● Instructions to follow: Filter the entries and keep only the lines where the string "module" appears.

(Extracted data entries)
——
Design uart_top, start of the top module:
module uart_top (
	input 		clk,    
	input 		rst_n,
	input 		uart_rx,
	output		uart_tx
);
Settings: LEC_CHECK=0, ABC_AREA=1, CAP_MARGIN=20, CORE_MARGIN=2, CORE_UTILIZATION=72, CTS_CLUSTER_DIAMETER=171, CTS_CLUSTER_SIZE=86, PLACE_DENSITY=0.42, SETUP_SLACK_MARGIN=2.45, SLEW_MARGIN=20; clock period 10.3 ns.
run.sh (not shown) runs the stock make flow with config.mk's settings and CLKGATE_MAP_FILE=.
Edit:
==> flow/config.mk (replaced) <==
export PLATFORM = sky130hd
export DESIGN_NAME = uart_top
export DESIGN_NICKNAME = uart_top
export VERILOG_FILES = /design/flow/design.v
export SDC_FILE = /design/flow/constraint.sdc
export NUM_CORES = 4
export LEC_CHECK = 0
export CAP_MARGIN = 20
export CORE_MARGIN = 2
export CORE_UTILIZATION = 72
export SLEW_MARGIN = 20
Outcome: Via count drops by 18%. Worst setup slack is better by 430 ps. Design area falls by 8.1%. Worst hold slack is worse by 20 ps. Wire length went down by 18%. Core utilization is higher by 1.6 points. Die area decreases by 7.7%.
Design microP, start of the top module:
module microP(
    input clk,
    input reset,
    output [7:0] imem_addr,
    input [16:0] imem_data,
    output [7:0] dmem_addr,
    output [7:0] dmem_wdata,
    output dmem_we,
    input [7:0] dmem_rdata,
    input [7:0] data_in,
    output out_we,
    output [7:0] data_out_col,
    output [7:0] data_out_addr
    );
clock: 1.78 ns
lec_check: 0
abc_area: 0
cap_margin: 40
cell_pad_in_sites_global_placement: 0
core_margin: 2
core_utilization: 72
hold_slack_margin: 0.29
max_routing_layer: met4
min_routing_layer: met1
place_density_lb_addon: 0.06
setup_slack_margin: 0.46
slew_margin: 0
tns_end_percent: 80
run.sh (not shown) runs the stock make flow with config.mk's settings and CLKGATE_MAP_FILE=.
The baseline never finished: it broke off in clock tree synthesis.
==> next run, changes <==
ABC_AREA = unset   (was 0)
CAP_MARGIN = 20   (was 40)
CELL_PAD_IN_SITES_GLOBAL_PLACEMENT = unset   (was 0)
CORE_UTILIZATION = 40   (was 72)
HOLD_SLACK_MARGIN = unset   (was 0.29)
MAX_ROUTING_LAYER = unset   (was met4)
MIN_ROUTING_LAYER = unset   (was met1)
PLACE_DENSITY = 0.6   (was unset)
PLACE_DENSITY_LB_ADDON = unset   (was 0.06)
SETUP_SLACK_MARGIN = unset   (was 0.46)
SLEW_MARGIN = 20   (was 0)
TNS_END_PERCENT = unset   (was 80)
clock period = 4.5 ns   (was 1.78 ns; I/O delays follow)
=> The changed run produced a clean layout. Die area rose by 77%. Synthesized area does not change. Synthesized cell count stays the same.
==> next run, changes <==
ABC_AREA = 1   (was unset)
CORE_UTILIZATION = 72   (was 40)
CTS_CLUSTER_SIZE = 98   (was unset)
clock period = 3.18 ns   (was 4.5 ns; I/O delays follow)
Outcome: The changed run aborted during global routing. Synthesized cell count went up by 38%. Die size goes down by 43%. Synthesized area climbs by 1.7%.
==> next run, changes <==
ABC_AREA = unset   (was 1)
CORE_UTILIZATION = 66   (was 72)
CTS_CLUSTER_SIZE = unset   (was 98)
PLACE_DENSITY = unset   (was 0.6)
clock period = 3.63 ns   (was 3.18 ns; I/O delays follow)
What happened:
- Now the flow finished but fails on setup timing
- synthesized area went down by 1.6%
- die size grows by 7.1%
- synthesized cell count drops by 28%


Setup of v15:
Starting RTL as in the previous note.
clock: 5.82 ns
lec_check: 0
abc_area: 0
cap_margin: 25
cell_pad_in_sites_detail_placement: 0
cell_pad_in_sites_global_placement: 1
core_margin: 3
core_utilization: 38
cts_cluster_diameter: 350
gpl_routability_driven: 1
hold_slack_margin: 0.05
max_routing_layer: met5
min_routing_layer: met1
slew_margin: 15
tns_end_percent: 80
Having completed the whole flow, v15 delivered a layout that passed the timing, design-rule and antenna checks.
## Diff of input files: v46 against v15
# v15
export LEC_CHECK = 0
export ABC_AREA = 0
export CAP_MARGIN = 25
export CELL_PAD_IN_SITES_DETAIL_PLACEMENT = 0
export CELL_PAD_IN_SITES_GLOBAL_PLACEMENT = 1
export CORE_MARGIN = 3
export CORE_UTILIZATION = 38
export CTS_CLUSTER_DIAMETER = 350
export GPL_ROUTABILITY_DRIVEN = 1
export HOLD_SLACK_MARGIN = 0.05
export MAX_ROUTING_LAYER = met5
export MIN_ROUTING_LAYER = met1
export SLEW_MARGIN = 15
export TNS_END_PERCENT = 80
create_clock -name core_clock -period 5.82 [get_ports {clk}]
# v46
export LEC_CHECK = 0
export ABC_AREA = 0
export CAP_MARGIN = 25
export CELL_PAD_IN_SITES_GLOBAL_PLACEMENT = 0
export CORE_MARGIN = 2
export CORE_UTILIZATION = 69
export MAX_ROUTING_LAYER = met4
export MIN_ROUTING_LAYER = met1
export PLACE_DENSITY = 0.59
export SLEW_MARGIN = 15
export TNS_END_PERCENT = 80
create_clock -name core_clock -period 3.44 [get_ports {clk}]
==> results <==
- The flow ended early for v46: it failed with a tool error in global routing (5_1_grt).
- Measured against each other, v46 and v15 differ in starting density of the core, the lower figure coming from v15.
- Detailed placer's ending HPWL in v46 is 240 µm higher than in v15
- Cmp v46 and v15 / post-CTS setup buffer count / higher: v46
- v46 has area after detailed placement above what v15 had.
- In the tables for v46 and v15, core region area reads higher with v15.
- v46 against v15: post-CTS resize count up 74, overall die area dropped about 45%.
- Compared with v15, v46 shows a lower pre-CTS worst setup slack.
The following lists how v57 was set up differently from v46:
# v46
export LEC_CHECK = 0
export ABC_AREA = 0
export CAP_MARGIN = 25
export CELL_PAD_IN_SITES_GLOBAL_PLACEMENT = 0
export CORE_MARGIN = 2
export CORE_UTILIZATION = 69
export MAX_ROUTING_LAYER = met4
export MIN_ROUTING_LAYER = met1
export PLACE_DENSITY = 0.59
export SLEW_MARGIN = 15
export TNS_END_PERCENT = 80
create_clock -name core_clock -period 3.44 [get_ports {clk}]
# v57
export LEC_CHECK = 0
export ABC_AREA = 0
export CAP_MARGIN = 25
export CELL_PAD_IN_SITES_GLOBAL_PLACEMENT = 0
export CORE_MARGIN = 2
export CORE_UTILIZATION = 66
export CTS_CLUSTER_DIAMETER = 103
export MAX_ROUTING_LAYER = met4
export MIN_ROUTING_LAYER = met1
export PLACE_DENSITY = 0.59
export SETUP_SLACK_MARGIN = 1.08
export SLEW_MARGIN = 15
export TNS_END_PERCENT = 80
create_clock -name core_clock -period 3.82 [get_ports {clk}]
--- outcome ---
- v57: it failed with a tool error in global routing (5_1_grt), so there are no final results.
- Re count of hold-fix buffers inserted at cts: no difference whatsoever between v46 and v57.
- Standard cell core area delta (v57 − v46): unfavourable
- On row count: between v57 and v46, it ends up higher for v57.
- v57 ends up with higher minimum setup slack after placement than v46 does.
- Summary of v57 over v46: chip width up 2.2%, initial core utilization down 3.2 points, post-CTS setup repair buffer count up 25, number of cells after detailed placement down 3.8%.
- Measured against each other, v57 and v46 differ in overall die area, the higher figure coming from v57.
- Going from v46 to v57, placement-stage cell area shrinks by 310 µm².
- v57 vs v46, routability congestion estimate from global placement went down by about 2.3%.
Changes in v12 relative to v57:
# v57
export LEC_CHECK = 0
export ABC_AREA = 0
export CAP_MARGIN = 25
export CELL_PAD_IN_SITES_GLOBAL_PLACEMENT = 0
export CORE_MARGIN = 2
export CORE_UTILIZATION = 66
export CTS_CLUSTER_DIAMETER = 103
export MAX_ROUTING_LAYER = met4
export MIN_ROUTING_LAYER = met1
export PLACE_DENSITY = 0.59
export SETUP_SLACK_MARGIN = 1.08
export SLEW_MARGIN = 15
export TNS_END_PERCENT = 80
create_clock -name core_clock -period 3.82 [get_ports {clk}]
# v12
export LEC_CHECK = 0
export ABC_AREA = 0
export CAP_MARGIN = 25
export CELL_PAD_IN_SITES_GLOBAL_PLACEMENT = 1
export CORE_MARGIN = 7
export CORE_UTILIZATION = 31
export MAX_ROUTING_LAYER = met4
export MIN_ROUTING_LAYER = met2
export PLACE_DENSITY = 0.59
export SETUP_SLACK_MARGIN = 1.15
export SLEW_MARGIN = 15
export TNS_END_PERCENT = 80
create_clock -name core_clock -period 5.23 [get_ports {clk}]
==> comparison <==
v57 did not finish; a tool error ended it in global routing (5_1_grt).
v12 ended with every stage complete and zero timing, DRC or antenna violations.
Taking v57 as the reference, in v12 die width +52%; post-placement cell area -1.7%; share of synthesized registers carrying an async set or reset ~0 delta; worst slack after detailed placement +440 ps; I/O pin count ~0 delta.
v12 -> v57: synthesized chip area reported by yosys delta 0, exact match
Compared with v57, in v12 initial standard-cell utilization of the core saw a decrease; placed wire-length estimate closely matched the old numbers.
Of v12 and v57, v57 shows the higher placer congestion estimate, with v12 below it.
Going from v57 to v12, flip-flop and latch count after synthesis held steady; die footprint grew by 21000 µm².


Setup of yarrow:
microP again, from the RTL that the note above started with.
make LEC_CHECK=0 ABC_AREA=1 CAP_MARGIN=20 CORE_MARGIN=2 CORE_UTILIZATION=72 CTS_CLUSTER_DIAMETER=379 CTS_CLUSTER_SIZE=72 GPL_ROUTABILITY_DRIVEN=0 HOLD_SLACK_MARGIN=0.29 PLACE_DENSITY_LB_ADDON=0.01 SETUP_SLACK_MARGIN=0.29 SLEW_MARGIN=40 finish   # period 2.01 ns
yarrow did not finish: a tool error stopped it during clock tree synthesis (4_1_cts).
Edits applied to the flow inputs when going from yarrow to garnet:
==> flow/config.mk <==
export PLATFORM = sky130hd
export DESIGN_NAME = microP
export DESIGN_NICKNAME = microP
export VERILOG_FILES = /design/flow/design.v
export SDC_FILE = /design/flow/constraint.sdc
export NUM_CORES = 4
export LEC_CHECK = 0
export CAP_MARGIN = 20
export CORE_MARGIN = 2
export CORE_UTILIZATION = 72
export CTS_CLUSTER_DIAMETER = 379
export CTS_CLUSTER_SIZE = 40
export PLACE_DENSITY_LB_ADDON = 0.01
export SLEW_MARGIN = 20
[summary]
What ended garnet was a tool error in clock tree synthesis (4_1_cts); the run never finished. Compared to yarrow, garnet has proportion of synthesized area in mux cells 12 points higher. Area fraction in full adders, half adders and majority gates: yarrow vs garnet, no meaningful difference. For the detailed placer's ending HPWL, garnet came in 4300 um lower than yarrow did. Looking at number of standard cells reported by yosys, garnet sits about 28% below yarrow. Synthesized cell count, garnet vs yarrow: down by more than a quarter. Placement-stage worst setup slack | garnet below yarrow. garnet vs. yarrow: cell area after placement went down by 2.6%; chip area from the yosys synthesis statistics shrank by 1.6%. Looking at sequential-to-total area share from yosys stat, garnet sits 0.74 points above yarrow. garnet: synthesized-area fraction occupied by ao, oa, aoi and oai cells 5.6 points above yarrow. Cmp garnet vs yarrow: full die area lower in garnet.
#### Input delta (pepper over garnet)
-- flow/config.mk --
<<< garnet, line 9
export CORE_MARGIN = 2
export CORE_UTILIZATION = 72
export CTS_CLUSTER_DIAMETER = 379
export CTS_CLUSTER_SIZE = 40
export PLACE_DENSITY_LB_ADDON = 0.01
export SLEW_MARGIN = 20
>>> pepper, line 9
export CORE_MARGIN = 2
export CORE_UTILIZATION = 65
export CTS_CLUSTER_SIZE = 32
export PLACE_DENSITY = 0.6
export SLEW_MARGIN = 20
==> flow/constraint.sdc <==
create_clock -name core_clock -period 3.35 [get_ports {clk}]
set_input_delay 0.6700 -clock core_clock [delete_from_list [all_inputs] [get_ports {clk}]]
set_output_delay 0.6700 -clock core_clock [all_outputs]
set_load 0.01 [all_outputs]
--- outcome ---
pepper: it failed during global routing (5_1_grt), and the tool reported GRT-0232.
[compare] base=garnet new=pepper: number of flops mapped to enable cells by yosys barely changed, routability congestion estimate from global placement down 2.1%, number of synthesized register bits has remained practically unchanged, number of standard-cell rows in the floorplan went up, count of placed standard cells including taps shrank by about 5%.
Delta (pepper minus garnet): half-perimeter wire length after placement went down by 4100 um, total die area picked up an extra 10%, die height grew by about 5%, core outline area +10%.
For lagoon, these inputs were changed with respect to pepper:
-- flow/config.mk --
<<< pepper, line 10
export CORE_UTILIZATION = 65
export CTS_CLUSTER_SIZE = 32
export PLACE_DENSITY = 0.6
export SLEW_MARGIN = 20
>>> lagoon, line 10
export CORE_UTILIZATION = 65
export CTS_CLUSTER_SIZE = 33
export PLACE_DENSITY = 0.6
export SLEW_MARGIN = 20
export TNS_END_PERCENT = 5
==> flow/constraint.sdc <==
create_clock -name core_clock -period 3.46 [get_ports {clk}]
set_input_delay 0.6920 -clock core_clock [delete_from_list [all_inputs] [get_ports {clk}]]
set_output_delay 0.6920 -clock core_clock [all_outputs]
set_load 0.01 [all_outputs]
Status for pepper and lagoon: no clean run. Tool error GRT-0232 stopped lagoon during global routing (5_1_grt); no final results. Chip area: pepper vs lagoon identical. Diff lagoon..pepper | post-synthesis async set-or-reset flop share | unchanged. Re number of flip-flops and latches in the synthesized netlist: no difference whatsoever between pepper and lagoon. Diff pepper..lagoon | total number of placement rows | unchanged. Comparing pepper and lagoon, the higher number of cells upsized or downsized after cts is on pepper. lagoon against pepper: number of top-level pins flat, deepest level of the CTS H-tree stayed essentially flat, pre-CTS setup slack saw an increase. lagoon vs. pepper: final weighted congestion in routability-driven placement up about 0.3%; sequential area share after synthesis has remained practically unchanged; number of placed cells counting well taps closely matched the old numbers.
Modified inputs, juniper compared to lagoon
-- flow/config.mk --
<<< lagoon, line 9
export CORE_MARGIN = 2
export CORE_UTILIZATION = 65
export CTS_CLUSTER_SIZE = 33
export PLACE_DENSITY = 0.6
export SLEW_MARGIN = 20
export TNS_END_PERCENT = 5
>>> juniper, line 9
export CORE_MARGIN = 2
export CORE_UTILIZATION = 61
export CTS_CLUSTER_SIZE = 42
export PLACE_DENSITY = 0.6
export SLEW_MARGIN = 20
==> flow/constraint.sdc <==
create_clock -name core_clock -period 3.34 [get_ports {clk}]
set_input_delay 0.6680 -clock core_clock [delete_from_list [all_inputs] [get_ports {clk}]]
set_output_delay 0.6680 -clock core_clock [all_outputs]
set_load 0.01 [all_outputs]
[summary]
- juniper: number of standard-cell rows in the floorplan is 1 higher than what lagoon reported.
- There was hardly any difference in post-placement cell area between juniper and lagoon.
- | number of cells upsized or downsized after cts | juniper vs lagoon | 6 higher |
- Core area up 840 um^2 in juniper wrt lagoon
- Diff juniper and lagoon: post-detailed-placement half-perimeter wirelength lower in juniper
- Summary of the comparison: die area is higher in juniper, relative to lagoon.
- Comparing juniper against lagoon, there is no change at all in fraction of the mapped netlist area in simple logic gates.
- juniper finished every stage; the final checks, however, were not passed, the failures being setup timing.
- Reported for juniper and lagoon, synthesized instance count turned out identical to the last digit.
- ~same yosys stat cell total in juniper and lagoon


microP again, from the RTL that the note above started with.
export LEC_CHECK = 0
export CAP_MARGIN = 20
export CORE_MARGIN = 2
export CORE_UTILIZATION = 68
export CTS_CLUSTER_DIAMETER = 104
export CTS_CLUSTER_SIZE = 37
export SETUP_SLACK_MARGIN = -0.26
export SLEW_MARGIN = 20
create_clock -name core_clock -period 3.51 [get_ports {clk}]
The starting point did not get past global routing (5_1_grt).
Next try:
- CORE_ASPECT_RATIO: not set -> 1.05
- CORE_UTILIZATION: 68 -> 59
- CTS_CLUSTER_DIAMETER: 104 -> not set
- CTS_CLUSTER_SIZE: 37 -> not set
- SETUP_SLACK_MARGIN: -0.26 -> not set
- clock period: 3.51 -> 5.0 ns (I/O delays scaled with it)
After rerunning: The new run completed with no timing, DRC or antenna violations. Synthesized area stays the same. Synthesized cell count is unchanged. Die size rose by 15%.
Next try:
- ABC_AREA: not set -> 1
- CELL_PAD_IN_SITES_GLOBAL_PLACEMENT: not set -> 3
- CORE_MARGIN: 2 -> 9
- CORE_UTILIZATION: 59 -> 38
- CTS_CLUSTER_SIZE: not set -> 89
- GPL_ROUTABILITY_DRIVEN: not set -> 0
- GPL_TIMING_DRIVEN: not set -> 1
- SETUP_SLACK_MARGIN: not set -> 1.17
- SLEW_MARGIN: 20 -> 15
Utilization goes down by 23 points.
Cell area increases by 7.7%.
Total power goes up by 45%.
Sequential power went up by 15%.
Setup slack is better by 0.50 ns.
Die area rises by 84%.
Register-to-register slack gains 0.50 ns.
Routed wire length went up by 11%.


Starting RTL as in the previous note.
Settings: LEC_CHECK=0, CAP_MARGIN=40, CORE_ASPECT_RATIO=0.5, CORE_MARGIN=10, CORE_UTILIZATION=72, CTS_CLUSTER_DIAMETER=376, CTS_CLUSTER_SIZE=30, HOLD_SLACK_MARGIN=-0.06, PLACE_DENSITY=0.37, SETUP_SLACK_MARGIN=-0.46, SLEW_MARGIN=20, TNS_END_PERCENT=60; clock period 5.0 ns.
Then changed:
==> flow/config.mk (replaced) <==
export PLATFORM = sky130hd
export DESIGN_NAME = microP
export DESIGN_NICKNAME = microP
export VERILOG_FILES = /design/flow/design.v
export SDC_FILE = /design/flow/constraint.sdc
export NUM_CORES = 4
export LEC_CHECK = 0
export ABC_AREA = 1
export CAP_MARGIN = 20
export CELL_PAD_IN_SITES_GLOBAL_PLACEMENT = 3
export CORE_ASPECT_RATIO = 1.05
export CORE_MARGIN = 9
export CORE_UTILIZATION = 38
export CTS_CLUSTER_DIAMETER = 237
export CTS_CLUSTER_SIZE = 89
export GPL_ROUTABILITY_DRIVEN = 0
export GPL_TIMING_DRIVEN = 0
export MIN_ROUTING_LAYER = met2
export SETUP_SLACK_MARGIN = 1.17
export SLEW_MARGIN = 15
Non-clock buffer count goes up by 56. Total power goes up by well over a third. Final cell count goes up by well over a third. Clock power goes down by a few percent. Area after synthesis goes up slightly.
Then changed:
==> flow/config.mk (replaced) <==
export PLATFORM = sky130hd
export DESIGN_NAME = microP
export DESIGN_NICKNAME = microP
export VERILOG_FILES = /design/flow/design.v
export SDC_FILE = /design/flow/constraint.sdc
export NUM_CORES = 4
export LEC_CHECK = 0
export ABC_AREA = 1
export CAP_MARGIN = 20
export CORE_ASPECT_RATIO = 1.05
export CORE_MARGIN = 5
export CORE_UTILIZATION = 59
export SLEW_MARGIN = 20
Cell count fell by 9.8%.
Routed wire length falls by 17%.
Die area fell by 40%.
Final area is lower by 9.5%.
Power goes down by 8.0%.
Critical path depth shrinks by 2.
Then changed:
--- a/flow/config.mk
+++ b/flow/config.mk
@@ -8,6 +8,6 @@
 export ABC_AREA = 1
 export CAP_MARGIN = 20
-export CORE_ASPECT_RATIO = 1.05
-export CORE_MARGIN = 5
-export CORE_UTILIZATION = 59
+export CORE_MARGIN = 2
+export CORE_UTILIZATION = 58
+export PLACE_DENSITY = 0.6
 export SLEW_MARGIN = 20
==> flow/constraint.sdc (replaced) <==
create_clock -name core_clock -period 2.83 [get_ports {clk}]
set_input_delay 0.5660 -clock core_clock [delete_from_list [all_inputs] [get_ports {clk}]]
set_output_delay 0.5660 -clock core_clock [all_outputs]
set_load 0.01 [all_outputs]
After rerunning: The changed run ran to the end with violations: negative setup slack; cell count went up by 8.2%; setup slack is worse by 1.0 ns; wire length went up by 18%; power went up by 94%.
Then changed:
--- a/flow/config.mk
+++ b/flow/config.mk
@@ -6,8 +6,7 @@
 export NUM_CORES = 4
 export LEC_CHECK = 0
-export ABC_AREA = 1
 export CAP_MARGIN = 20
 export CORE_MARGIN = 2
-export CORE_UTILIZATION = 58
+export CORE_UTILIZATION = 40
 export PLACE_DENSITY = 0.6
 export SLEW_MARGIN = 20
==> flow/constraint.sdc (replaced) <==
create_clock -name core_clock -period 5.0 [get_ports {clk}]
set_input_delay 1.0000 -clock core_clock [delete_from_list [all_inputs] [get_ports {clk}]]
set_output_delay 1.0000 -clock core_clock [all_outputs]
set_load 0.01 [all_outputs]
Result:
- Now the flow finished clean
- worst setup slack improves by 0.79 ns
- clock skew shrinks by 0.040 ns
- design area shrinks by roughly a tenth
- total power shrinks by well over a third
- hold slack improves by 0.0091 ns
- synthesized area shrinks slightly
Power is estimated from default activity; no workload was simulated.
## ember
## breakout
module breakout(
    input logic clk,
    input logic right,
    input logic left,
    input logic reset,
    output logic [2:0] red,
    output logic [2:0] green,
    output logic [2:0] blue,
    output logic hsync,
    output logic vsync
    );
Size: ~11000 um2 of cells after synthesis.
clock: 8.29 ns
lec_check: 0
abc_area: 1
cap_margin: 20
core_margin: 7
core_utilization: 47
cts_cluster_diameter: 252
cts_cluster_size: 99
min_routing_layer: met1
place_density: 0.38
slew_margin: 20
tns_end_percent: 5
run.sh (not shown) runs the stock make flow with config.mk's settings and CLKGATE_MAP_FILE=.
ember: full flow OK, the timing, DRC and antenna checks passed
The following lists how quartz was set up differently from ember:
- clearing TNS_END_PERCENT, which used to be 5
- clearing ABC_AREA, which used to be 1
- clearing CTS_CLUSTER_SIZE, which used to be 99
- swapping 7 for 2 in CORE_MARGIN
- clearing CTS_CLUSTER_DIAMETER, which used to be 252
- clearing PLACE_DENSITY, which used to be 0.38
- clearing MIN_ROUTING_LAYER, which used to be met1
- swapping 8.29 for 6.49 in the clock period (ns, I/O delays scaled along)
### Flow results
- quartz has completed all stages; timing, DRC and antenna checks passed.
- Diff ember -> quartz | area added between synthesis and finish | decrease of 0.15 points
- quartz vs ember: portion of the clock cycle consumed by the worst path in the final layout up
- Taking ember as the reference, in quartz peak per-stage delay on the critical path went up, design area went down, portion of total power attributed to sequential cells went up, multi-input gate area in the final layout went down, combinational group power went up.
- Slowest stage cell on the critical path: a2111oi_0 -> quartz, clkdlybuf4s50_1 -> ember
- Relative to ember, the synthesized cell count measured on quartz has decreased by more than a quarter.
- On via count, the higher figure sits with ember, not quartz.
——
● Answer area:
Design uart_top, start of the top module:
module uart_top (
Design microP, start of the top module:
module microP(
module breakout(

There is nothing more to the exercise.